Welcome to the archived blog posts (when I was a wee blogger, wet behind the ears and not aware of spell check and various other gramatical structures!) I have kept the writings unedited or reworked as I am in the process of doing a massive rewrite of my entire life, many posts I have yet to publish and this blog was merely writing practise for the massive job of sorting out my emotions whilst retelling the story as cuttingly real and dramatic as the real memory was.. some of the posts contained are raw, streaming emotion.. many posts although painful to write, had a tremendously cathartic effect - cheaper than therapy one would say. I welcome new and old readers to keep in touch via my author email (sensualexplorersatHotmaildotcom) if you have any questions or wish to share the feelings and emotions raised by my work.
I will announce the publish date and title whenever it happens and I have been clean now for three years. It is possible.
But it is never easy. It's a lifelong journey, I will always be an addict, but I must stay one step ahead of myself and protect all that can be ruined in the eternal struggle to be
at ease once again, comfortable in this skin.
Thank you for being a part of my story.

Sunday, February 27, 2005

[no title]

Hi lovelies !!!

My therapy is in full swing at the moment so I'm utterly exhausted.
I'm just trying to take it very easy as I'm quite drained from the anemia and interferon being increased. My hair fell out in big clumps in the shower and I'm sick of jabbing needles into my skin. I'm tired of all the tablets and I'm already on anti-depressants but they are not compensating for my fatigue and frustration. I look like a ghost when I step outside and even my lips have almost gone a bluish tinge. I'm too tired to put on make-up but if I don't then I just feel awful. This has been going on for six months and I feel like giving up and getting back a quality of life that I'm used to.

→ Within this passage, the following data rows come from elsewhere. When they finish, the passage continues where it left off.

`config.mk`:
```
export PLATFORM = sky130hd
export DESIGN_NAME = path_distance_accumulator_flat
export DESIGN_NICKNAME = d
export VERILOG_FILES = /design/src/rtl/pda_pkg.sv /design/src/rtl/pda_coord_if.sv /design/src/rtl/pda_result_if.sv /design/src/rtl/path_distance_accumulator.sv /design/src/rtl/pda_sqrt.sv /design/src/flat_wrapper.sv
export SDC_FILE = /design/constraint.sdc
export NUM_CORES = 2
export LEC_CHECK = 0
export ABC_AREA = 1
export BUFFER_PORTS_ARGS = -buffer_cell sky130_fd_sc_hd__buf_4
export CORE_ASPECT_RATIO = 1.75
export CORE_MARGIN = 10
export CORE_UTILIZATION = 30
export DETAILED_ROUTE_END_ITERATION = 12
export GPL_TIMING_DRIVEN = 0
export SYNTH_ARGS = -nofsm -noshare
export SYNTH_HDL_FRONTEND = slang
export SYNTH_SLANG_ARGS = --single-unit
```
`constraint.sdc`:
```
create_clock -name clk -period 26 [get_ports clk]
set_clock_uncertainty 0.2 [all_clocks]
set_input_delay 5.2 -clock clk [delete_from_list [all_inputs] [get_ports clk]]
set_output_delay 5.2 -clock clk [all_outputs]
set_load 0.05 [all_outputs]
```
`src/rtl/pda_pkg.sv`:
```
// Shared widths, constants and handshake types for the path distance accumulator.
package pda_pkg;

    // Coordinate and total widths of the external fields.
    localparam int COORD_W = 24;
    localparam int TOTAL_W = 48;

    // Derived datapath widths: |dx| fits COORD_W bits, dx^2 + dy^2 fits
    // 2*COORD_W+1 bits, so the root fits COORD_W+1 bits.
    localparam int SQ_W   = 2 * COORD_W;
    localparam int ROOT_W = COORD_W + 1;
    localparam int SUM_W  = 2 * ROOT_W;
    localparam int REM_W  = ROOT_W + 2;
    localparam int CNT_W  = $clog2(ROOT_W + 1);

    // Coordinate selector codes.
    localparam logic FUNC_X = 1'b0;
    localparam logic FUNC_Y = 1'b1;

    // Request to the square root unit.
    typedef struct packed {
        logic             start;
        logic [SUM_W-1:0] radicand;
    } pda_sqrt_req_t;

    // Response of the square root unit.
    typedef struct packed {
        logic              done;
        logic [ROOT_W-1:0] root;
    } pda_sqrt_rsp_t;

endpackage

```
`src/rtl/pda_coord_if.sv`:
```
// Coordinate input channel: valid/ready handshake with selector and value.
interface pda_coord_if;
    import pda_pkg::*;

    logic                      valid;
    logic                      ready;
    logic                      func;
    logic signed [COORD_W-1:0] coord_value;

    modport source (output valid, output func, output coord_value, input ready);
    modport sink   (input valid, input func, input coord_value, output ready);
endinterface

```
`src/rtl/pda_result_if.sv`:
```
// Result output channel: valid/ready handshake with total and status flags.
interface pda_result_if;
    import pda_pkg::*;

    logic               valid;
    logic               ready;
    logic [TOTAL_W-1:0] total_distance;
    logic               leg_added;
    logic               waiting_first;

    modport source (output valid, output total_distance, output leg_added,
                    output waiting_first, input ready);
    modport sink   (input valid, input total_distance, input leg_added,
                    input waiting_first, output ready);
endinterface

```
`src/rtl/path_distance_accumulator.sv`:
```
// Path distance accumulator: coordinates come in one at a time (x or y);
// each completed x/y pair after the first adds floor(sqrt(dx^2 + dy^2)) to a
// 48-bit saturating total in the coordinate's fixed-point scale. Every
// coordinate transfer yields exactly one result transfer. A coordinate that
// does not finish a leg, including the first pair, goes from idle through the
// post state into the output register. A coordinate that finishes a leg
// passes through steps for the differences, the two squares on the shared
// multiplier and the root start, then waits on the bit-serial square root
// unit (25 root bits, one per cycle, and then the completion report), then
// the accumulate and the result load. The result load waits while the
// previous result is still held in the output register. A new coordinate is
// taken when the sequencer is idle, even while the previous result still
// waits in the output register.
module path_distance_accumulator (
    input logic          clk,
    input logic          rst_n,
    pda_coord_if.sink    coord,
    pda_result_if.source result
);
    import pda_pkg::*;

    localparam logic [2:0] S_IDLE    = 3'd0;
    localparam logic [2:0] S_DIFF    = 3'd1;
    localparam logic [2:0] S_SQX     = 3'd2;
    localparam logic [2:0] S_SQY     = 3'd3;
    localparam logic [2:0] S_ROOT_GO = 3'd4;
    localparam logic [2:0] S_ROOT    = 3'd5;
    localparam logic [2:0] S_ACC     = 3'd6;
    localparam logic [2:0] S_POST    = 3'd7;

    logic [2:0]                state_reg;
    logic [2:0]                state_next;
    logic signed [COORD_W-1:0] cur_x_reg;
    logic signed [COORD_W-1:0] cur_x_next;
    logic signed [COORD_W-1:0] cur_y_reg;
    logic signed [COORD_W-1:0] cur_y_next;
    logic signed [COORD_W-1:0] prev_x_reg;
    logic signed [COORD_W-1:0] prev_x_next;
    logic signed [COORD_W-1:0] prev_y_reg;
    logic signed [COORD_W-1:0] prev_y_next;
    logic                      have_x_reg;
    logic                      have_x_next;
    logic                      have_y_reg;
    logic                      have_y_next;
    logic                      first_reg;
    logic                      first_next;
    logic [TOTAL_W-1:0]        total_reg;
    logic [TOTAL_W-1:0]        total_next;
    logic                      added_reg;
    logic                      added_next;

    logic [COORD_W-1:0]        dx_reg;
    logic [COORD_W-1:0]        dx_next;
    logic [COORD_W-1:0]        dy_reg;
    logic [COORD_W-1:0]        dy_next;
    logic [SQ_W-1:0]           sq_reg;
    logic [SQ_W-1:0]           sq_next;
    logic [SUM_W-1:0]          sum_reg;
    logic [SUM_W-1:0]          sum_next;

    logic                      out_valid_reg;
    logic                      out_valid_next;
    logic [TOTAL_W-1:0]        out_total_reg;
    logic [TOTAL_W-1:0]        out_total_next;
    logic                      out_added_reg;
    logic                      out_added_next;
    logic                      out_first_reg;
    logic                      out_first_next;

    logic                      in_xfer;
    logic                      pair_done;
    logic                      get_x;
    logic                      get_y;
    logic [COORD_W:0]          dx_signed;
    logic [COORD_W:0]          dy_signed;
    logic [COORD_W:0]          dx_abs;
    logic [COORD_W:0]          dy_abs;
    logic [COORD_W-1:0]        mul_op;
    logic [SQ_W-1:0]           mul_res;
    logic [TOTAL_W:0]          acc_sum;
    logic                      out_free;
    pda_sqrt_req_t             sqrt_req;
    pda_sqrt_rsp_t             sqrt_rsp;

    assign coord.ready = (state_reg == S_IDLE);
    assign in_xfer     = coord.valid && coord.ready;
    assign get_x       = (coord.func == FUNC_X);
    assign get_y       = (coord.func == FUNC_Y);
    assign pair_done   = (have_x_reg || get_x) && (have_y_reg || get_y);
    assign out_free    = !out_valid_reg || result.ready;

    // Signed differences, one bit wider, and their magnitudes.
    assign dx_signed = {cur_x_reg[COORD_W-1], cur_x_reg} - {prev_x_reg[COORD_W-1], prev_x_reg};
    assign dy_signed = {cur_y_reg[COORD_W-1], cur_y_reg} - {prev_y_reg[COORD_W-1], prev_y_reg};
    assign dx_abs    = dx_signed[COORD_W] ? -dx_signed : dx_signed;
    assign dy_abs    = dy_signed[COORD_W] ? -dy_signed : dy_signed;

    // Shared squaring multiplier: dx in one cycle, dy in the next.
    assign mul_op  = (state_reg == S_SQX) ? dx_reg : dy_reg;
    assign mul_res = {{COORD_W{1'b0}}, mul_op} * {{COORD_W{1'b0}}, mul_op};

    // Saturating accumulate; the carry out marks overflow of the total.
    assign acc_sum = {1'b0, total_reg} + {{(TOTAL_W + 1 - ROOT_W){1'b0}}, sqrt_rsp.root};

    assign sqrt_req.start    = (state_reg == S_ROOT_GO);
    assign sqrt_req.radicand = sum_reg;

    pda_sqrt u_sqrt (
        .clk   (clk),
        .rst_n (rst_n),
        .req   (sqrt_req),
        .rsp   (sqrt_rsp)
    );

    // Sequencer.
    always_comb
    begin
        state_next     = state_reg;
        cur_x_next     = cur_x_reg;
        cur_y_next     = cur_y_reg;
        prev_x_next    = prev_x_reg;
        prev_y_next    = prev_y_reg;
        have_x_next    = have_x_reg;
        have_y_next    = have_y_reg;
        first_next     = first_reg;
        total_next     = total_reg;
        added_next     = added_reg;
        dx_next        = dx_reg;
        dy_next        = dy_reg;
        sq_next        = sq_reg;
        sum_next       = sum_reg;
        out_valid_next = out_valid_reg && !result.ready;
        out_total_next = out_total_reg;
        out_added_next = out_added_reg;
        out_first_next = out_first_reg;
        unique case (state_reg)
            S_IDLE:
            begin
                if (in_xfer)
                begin
                    added_next = 1'b0;
                    if (get_x)
                    begin
                        cur_x_next = coord.coord_value;
                    end
                    else
                    begin
                        cur_y_next = coord.coord_value;
                    end
                    if (!pair_done)
                    begin
                        have_x_next = have_x_reg || get_x;
                        have_y_next = have_y_reg || get_y;
                        state_next  = S_POST;
                    end
                    else
                    begin
                        have_x_next = 1'b0;
                        have_y_next = 1'b0;
                        if (first_reg)
                        begin
                            // First pair only seeds the previous position.
                            first_next  = 1'b0;
                            prev_x_next = get_x ? coord.coord_value : cur_x_reg;
                            prev_y_next = get_y ? coord.coord_value : cur_y_reg;
                            state_next  = S_POST;
                        end
                        else
                        begin
                            state_next = S_DIFF;
                        end
                    end
                end
            end
            S_DIFF:
            begin
                dx_next     = dx_abs[COORD_W-1:0];
                dy_next     = dy_abs[COORD_W-1:0];
                prev_x_next = cur_x_reg;
                prev_y_next = cur_y_reg;
                state_next  = S_SQX;
            end
            S_SQX:
            begin
                sq_next    = mul_res;
                state_next = S_SQY;
            end
            S_SQY:
            begin
                sum_next   = {{(SUM_W - SQ_W){1'b0}}, sq_reg} + {{(SUM_W - SQ_W){1'b0}}, mul_res};
                state_next = S_ROOT_GO;
            end
            S_ROOT_GO:
            begin
                state_next = S_ROOT;
            end
            S_ROOT:
            begin
                if (sqrt_rsp.done)
                begin
                    state_next = S_ACC;
                end
            end
            S_ACC:
            begin
                total_next = acc_sum[TOTAL_W] ? {TOTAL_W{1'b1}} : acc_sum[TOTAL_W-1:0];
                added_next = 1'b1;
                state_next = S_POST;
            end
            S_POST:
            begin
                if (out_free)
                begin
                    out_valid_next = 1'b1;
                    out_total_next = total_reg;
                    out_added_next = added_reg;
                    out_first_next = first_reg;
                    state_next     = S_IDLE;
                end
            end
            default:
            begin
                state_next = S_IDLE;
            end
        endcase
    end

    // Control and model state registers.
    always_ff @(posedge clk or negedge rst_n)
    begin
        if (!rst_n)
        begin
            state_reg     <= S_IDLE;
            cur_x_reg     <= '0;
            cur_y_reg     <= '0;
            prev_x_reg    <= '0;
            prev_y_reg    <= '0;
            have_x_reg    <= 1'b0;
            have_y_reg    <= 1'b0;
            first_reg     <= 1'b1;
            total_reg     <= '0;
            added_reg     <= 1'b0;
            out_valid_reg <= 1'b0;
        end
        else
        begin
            state_reg     <= state_next;
            cur_x_reg     <= cur_x_next;
            cur_y_reg     <= cur_y_next;
            prev_x_reg    <= prev_x_next;
            prev_y_reg    <= prev_y_next;
            have_x_reg    <= have_x_next;
            have_y_reg    <= have_y_next;
            first_reg     <= first_next;
            total_reg     <= total_next;
            added_reg     <= added_next;
            out_valid_reg <= out_valid_next;
        end
    end

    // Datapath and result payload registers.
    always_ff @(posedge clk)
    begin
        dx_reg        <= dx_next;
        dy_reg        <= dy_next;
        sq_reg        <= sq_next;
        sum_reg       <= sum_next;
        out_total_reg <= out_total_next;
        out_added_reg <= out_added_next;
        out_first_reg <= out_first_next;
    end

    assign result.valid          = out_valid_reg;
    assign result.total_distance = out_total_reg;
    assign result.leg_added      = out_added_reg;
    assign result.waiting_first  = out_first_reg;

`ifndef SYNTH
    // A leg can only be reported once the first pair has been seen.
    a_leg_after_seed: assert property (@(posedge clk) disable iff (!rst_n)
        (out_valid_reg && out_added_reg) |-> !out_first_reg)
        else $error("leg reported before the first pair");

    // The running total never decreases.
    a_total_mono: assert property (@(posedge clk) disable iff (!rst_n)
        1'b1 |=> (total_reg >= $past(total_reg)))
        else $error("running total decreased");

    // Both fresh marks are never left set between items.
    a_no_stale_pair: assert property (@(posedge clk) disable iff (!rst_n)
        (state_reg == S_IDLE) |-> !(have_x_reg && have_y_reg))
        else $error("complete pair left pending");

    // The root unit only completes while the sequencer waits for it.
    a_root_wait: assert property (@(posedge clk) disable iff (!rst_n)
        sqrt_rsp.done |-> (state_reg == S_ROOT))
        else $error("root finished outside its wait state");
`endif

endmodule

```
`src/rtl/pda_sqrt.sv`:
```
// Iterative integer square root: one root bit per cycle, restoring method.
module pda_sqrt (
    input  logic                   clk,
    input  logic                   rst_n,
    input  pda_pkg::pda_sqrt_req_t req,
    output pda_pkg::pda_sqrt_rsp_t rsp
);
    import pda_pkg::*;

    logic [SUM_W-1:0]  op_reg;
    logic [SUM_W-1:0]  op_next;
    logic [REM_W-1:0]  rem_reg;
    logic [REM_W-1:0]  rem_next;
    logic [ROOT_W-1:0] root_reg;
    logic [ROOT_W-1:0] root_next;
    logic [CNT_W-1:0]  cnt_reg;
    logic [CNT_W-1:0]  cnt_next;
    logic              busy_reg;
    logic              busy_next;
    logic              done_reg;
    logic              done_next;

    logic [REM_W-1:0]  rem_shift;
    logic [REM_W-1:0]  trial;
    logic [REM_W-1:0]  rem_diff;

    // One step: bring down two radicand bits and try the next root bit.
    assign rem_shift = {rem_reg[REM_W-3:0], op_reg[SUM_W-1 -: 2]};
    assign trial     = {root_reg, 2'b01};
    assign rem_diff  = rem_shift - trial;

    always_comb
    begin
        op_next   = op_reg;
        rem_next  = rem_reg;
        root_next = root_reg;
        cnt_next  = cnt_reg;
        busy_next = busy_reg;
        done_next = 1'b0;
        if (req.start)
        begin
            op_next   = req.radicand;
            rem_next  = '0;
            root_next = '0;
            cnt_next  = '0;
            busy_next = 1'b1;
        end
        else if (busy_reg)
        begin
            op_next = {op_reg[SUM_W-3:0], 2'b00};
            if (rem_shift >= trial)
            begin
                rem_next  = rem_diff;
                root_next = {root_reg[ROOT_W-2:0], 1'b1};
            end
            else
            begin
                rem_next  = rem_shift;
                root_next = {root_reg[ROOT_W-2:0], 1'b0};
            end
            cnt_next = cnt_reg + 1'b1;
            if (cnt_reg == CNT_W'(ROOT_W - 1))
            begin
                busy_next = 1'b0;
                done_next = 1'b1;
            end
        end
    end

    // Control state is reset; the datapath is loaded on start.
    always_ff @(posedge clk or negedge rst_n)
    begin
        if (!rst_n)
        begin
            busy_reg <= 1'b0;
            done_reg <= 1'b0;
            cnt_reg  <= '0;
        end
        else
        begin
            busy_reg <= busy_next;
            done_reg <= done_next;
            cnt_reg  <= cnt_next;
        end
    end

    always_ff @(posedge clk)
    begin
        op_reg   <= op_next;
        rem_reg  <= rem_next;
        root_reg <= root_next;
    end

    assign rsp.done = done_reg;
    assign rsp.root = root_reg;

`ifndef SYNTH
    // A new root is never requested while one is in progress.
    a_no_start_busy: assert property (@(posedge clk) disable iff (!rst_n)
        req.start |-> !busy_reg)
        else $error("sqrt started while busy");

    // Completion is a single-cycle pulse.
    a_done_pulse: assert property (@(posedge clk) disable iff (!rst_n)
        done_reg |=> !done_reg)
        else $error("sqrt done held longer than one cycle");

    // The step counter stays within the root width while running.
    a_cnt_range: assert property (@(posedge clk) disable iff (!rst_n)
        busy_reg |-> (cnt_reg < CNT_W'(ROOT_W)))
        else $error("sqrt step counter out of range");
`endif

endmodule
```
`src/flat_wrapper.sv`:
```
// flat-port wrapper written by rule: the top's interface ports become plain ports
module path_distance_accumulator_flat import pda_pkg::*;
  (clk, rst_n, coord_valid, coord_func, coord_coord_value, coord_ready, result_valid, result_total_distance, result_leg_added, result_waiting_first, result_ready);
  pda_coord_if coord_i ();
  pda_result_if result_i ();
  input logic clk;
  input logic rst_n;
  input wire logic [$bits(coord_i.valid)-1:0] coord_valid;
  input wire logic [$bits(coord_i.func)-1:0] coord_func;
  input wire logic [$bits(coord_i.coord_value)-1:0] coord_coord_value;
  output wire logic [$bits(coord_i.ready)-1:0] coord_ready;
  output wire logic [$bits(result_i.valid)-1:0] result_valid;
  output wire logic [$bits(result_i.total_distance)-1:0] result_total_distance;
  output wire logic [$bits(result_i.leg_added)-1:0] result_leg_added;
  output wire logic [$bits(result_i.waiting_first)-1:0] result_waiting_first;
  input wire logic [$bits(result_i.ready)-1:0] result_ready;
  assign coord_i.valid = coord_valid;
  assign coord_i.func = coord_func;
  assign coord_i.coord_value = coord_coord_value;
  assign coord_ready = coord_i.ready;
  assign result_valid = result_i.valid;
  assign result_total_distance = result_i.total_distance;
  assign result_leg_added = result_i.leg_added;
  assign result_waiting_first = result_i.waiting_first;
  assign result_i.ready = result_ready;
  path_distance_accumulator u_core (.clk(clk), .rst_n(rst_n), .coord(coord_i), .result(result_i));
endmodule
```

I guess this is the rough patch they warned me about

On a better note
http://www.skype.com/download/
My skype id is heroinegirl , call me up on php technology today.

7 comments:

Garrison Steelle said...

Oooh, the hair. Does this mean you'll be going for the sexy shaved look? I think it could work for you, at least short term.

Know that, in spirit, I am there with you. Holding your hand, absorbing what pain I can.

Giant hugs for you, HG.

-G

Kim said...

Bald can be sooooo exotic.

The fact that you started this post with Hi lovelies!!!, lets me know that you are going to be OK.

Our spirits are with you and we all are rooting for you.

Kim

Anonymous said...

sinead o connor

Vics said...

Gal, I may not be around too often, butI can guarentee - you will ALWAYS be here, y'know why - you're the best fighter I 'know' so keep going, you'll push through this, I think the thousands of us who lurk here know it.